2.2.1 中医证候积分 参照《中药新药临床研究指导原则(试行)》[7]标准,治疗前后进行临床症状观察,包括胃脘疼痛、胃脘胀满、反酸嘈杂、食欲不振,并且按照症状的无、轻、中、重分别计为0、1、2、3分。

2.2.2 中医证候疗效判定标准 参照《中药新药临床研究指导原则(试行)》[7]拟定。①显效:症状、体征改善情况明显,证候积分减少程度大于70%;②有效:症状、体征有所好转,证候积分减少程度大于30%,但不足70%;③无效:症状、体征无明显改善,甚至出现加重,证候积分减少程度不足30%。

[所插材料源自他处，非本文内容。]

File: src/rtl/bcd_pkg.sv
// Shared definitions for the ASCII-to-BCD collector: FSM states, ASCII codes
// and the BCD digit width.
package bcd_pkg;

  localparam int unsigned BCD_W = 4;

  localparam logic [7:0] ASCII_ZERO = 8'h30;
  localparam logic [7:0] ASCII_NINE = 8'h39;
  localparam logic [7:0] ASCII_CR   = 8'h0D;
  localparam logic [7:0] ASCII_BS   = 8'h08;

  typedef enum logic [1:0] {
    EMPTY,
    COLLECT,
    ISSUE,
    WAIT
  } state_e;

endpackage

File: src/rtl/ascii_digit_decode.sv
// Combinational byte classifier: decimal digit, terminator, backspace.
// Backspace is recognised only when ASCII_BCD_BACKSPACE_EN is defined.
module ascii_digit_decode
  import bcd_pkg::*;
#(
  parameter logic [7:0] TERM_CHAR = ASCII_CR
) (
  input  logic [7:0]       rx_data_i,
  output logic             is_digit_o,
  output logic             is_term_o,
  output logic             is_bs_o,
  output logic [BCD_W-1:0] value_o
);

  always_comb begin
    is_digit_o = (rx_data_i >= ASCII_ZERO) && (rx_data_i <= ASCII_NINE);
    is_term_o  = (rx_data_i == TERM_CHAR);
`ifdef ASCII_BCD_BACKSPACE_EN
    is_bs_o    = (rx_data_i == ASCII_BS);
`else
    is_bs_o    = 1'b0;
`endif
    value_o    = rx_data_i[BCD_W-1:0];
  end

endmodule

File: src/rtl/ascii_bcd_collector.sv
// Collects up to two ASCII decimal digits and hands them to the BCD-to-binary
// converter on a terminator. Optional backspace editing: ASCII_BCD_BACKSPACE_EN.
module ascii_bcd_collector
  import bcd_pkg::*;
#(
  parameter logic [7:0]  TERM_CHAR  = ASCII_CR,
  parameter int unsigned MAX_DIGITS = 2
) (
  input  logic             clk,
  input  logic             rst_n,
  input  logic [7:0]       rx_data,
  input  logic             rx_valid,
  input  logic             conv_ready,
  input  logic             conv_done,
  output logic             start,
  output logic [BCD_W-1:0] dig1,
  output logic [BCD_W-1:0] dig0,
  output logic             busy,
  output logic             err_tick,
  output logic             overrun_tick
);

  if (MAX_DIGITS != 2) begin : g_bad_max_digits
    $error("ascii_bcd_collector: MAX_DIGITS must be 2 to match the converter");
  end

  state_e           state_q, state_d;
  logic [1:0]       count_q, count_d;
  logic [BCD_W-1:0] dig1_q, dig1_d, dig0_q, dig0_d;
  logic             err_q, err_d, ovr_q, ovr_d;

  logic             is_digit, is_term, is_bs;
  logic [BCD_W-1:0] value;

  ascii_digit_decode #(
    .TERM_CHAR (TERM_CHAR)
  ) u_decode (
    .rx_data_i  (rx_data),
    .is_digit_o (is_digit),
    .is_term_o  (is_term),
    .is_bs_o    (is_bs),
    .value_o    (value)
  );

  always_ff @(posedge clk or negedge rst_n) begin
    if (!rst_n) begin
      state_q <= EMPTY;
      count_q <= '0;
      dig1_q  <= '0;
      dig0_q  <= '0;
      err_q   <= 1'b0;
      ovr_q   <= 1'b0;
    end else begin
      state_q <= state_d;
      count_q <= count_d;
      dig1_q  <= dig1_d;
      dig0_q  <= dig0_d;
      err_q   <= err_d;
      ovr_q   <= ovr_d;
    end
  end

  always_comb begin
    state_d = state_q;
    count_d = count_q;
    dig1_d  = dig1_q;
    dig0_d  = dig0_q;
    err_d   = 1'b0;
    ovr_d   = 1'b0;
    start   = 1'b0;
    case (state_q)
      EMPTY, COLLECT: begin
        if (rx_valid) begin
          if (is_digit) begin
            if (count_q == 2'd0) begin
              dig1_d  = '0;
              dig0_d  = value;
              count_d = 2'd1;
              state_d = COLLECT;
            end else if (count_q == 2'd1) begin
              dig1_d  = dig0_q;
              dig0_d  = value;
              count_d = 2'd2;
            end else begin
              // overflow: the offending digit is discarded with the buffer
              err_d   = 1'b1;
              dig1_d  = '0;
              dig0_d  = '0;
              count_d = '0;
              state_d = EMPTY;
            end
          end else if (is_term) begin
            if (state_q == COLLECT) state_d = ISSUE;
          end else if (is_bs) begin
            if (count_q == 2'd2) begin
              dig0_d  = dig1_q;
              dig1_d  = '0;
              count_d = 2'd1;
            end else if (count_q == 2'd1) begin
              dig0_d  = '0;
              count_d = '0;
              state_d = EMPTY;
            end
          end else begin
            err_d   = 1'b1;
            dig1_d  = '0;
            dig0_d  = '0;
            count_d = '0;
            state_d = EMPTY;
          end
        end
      end
      ISSUE: begin
        ovr_d = rx_valid;
        if (conv_ready) begin
          start   = 1'b1;
          state_d = WAIT;
        end
      end
      WAIT: begin
        ovr_d = rx_valid;
        if (conv_done) begin
          dig1_d  = '0;
          dig0_d  = '0;
          count_d = '0;
          state_d = EMPTY;
        end
      end
      default: state_d = EMPTY;
    endcase
  end

  assign dig1         = dig1_q;
  assign dig0         = dig0_q;
  assign busy         = (state_q == ISSUE) || (state_q == WAIT);
  assign err_tick     = err_q;
  assign overrun_tick = ovr_q;

endmodule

2.2.3 胃镜及病理疗效评定标准 参照《中药新药临床研究指导原则(试行)》[7],分别于治疗前、治疗后2周进行电子胃镜检查,根据病理学异常的减轻情况来判定胃镜及病理疗效。①治愈:胃镜复查黏膜慢性炎症明显好转达轻度,病理学异常消失;②显效:胃镜复查黏膜慢性炎症好转,病理组织学减轻2个级度;③有效:胃镜复查黏膜病变范围缩小1/2以上,病理组织学减轻1个级度以上;④无效:无明显缓解甚至加重。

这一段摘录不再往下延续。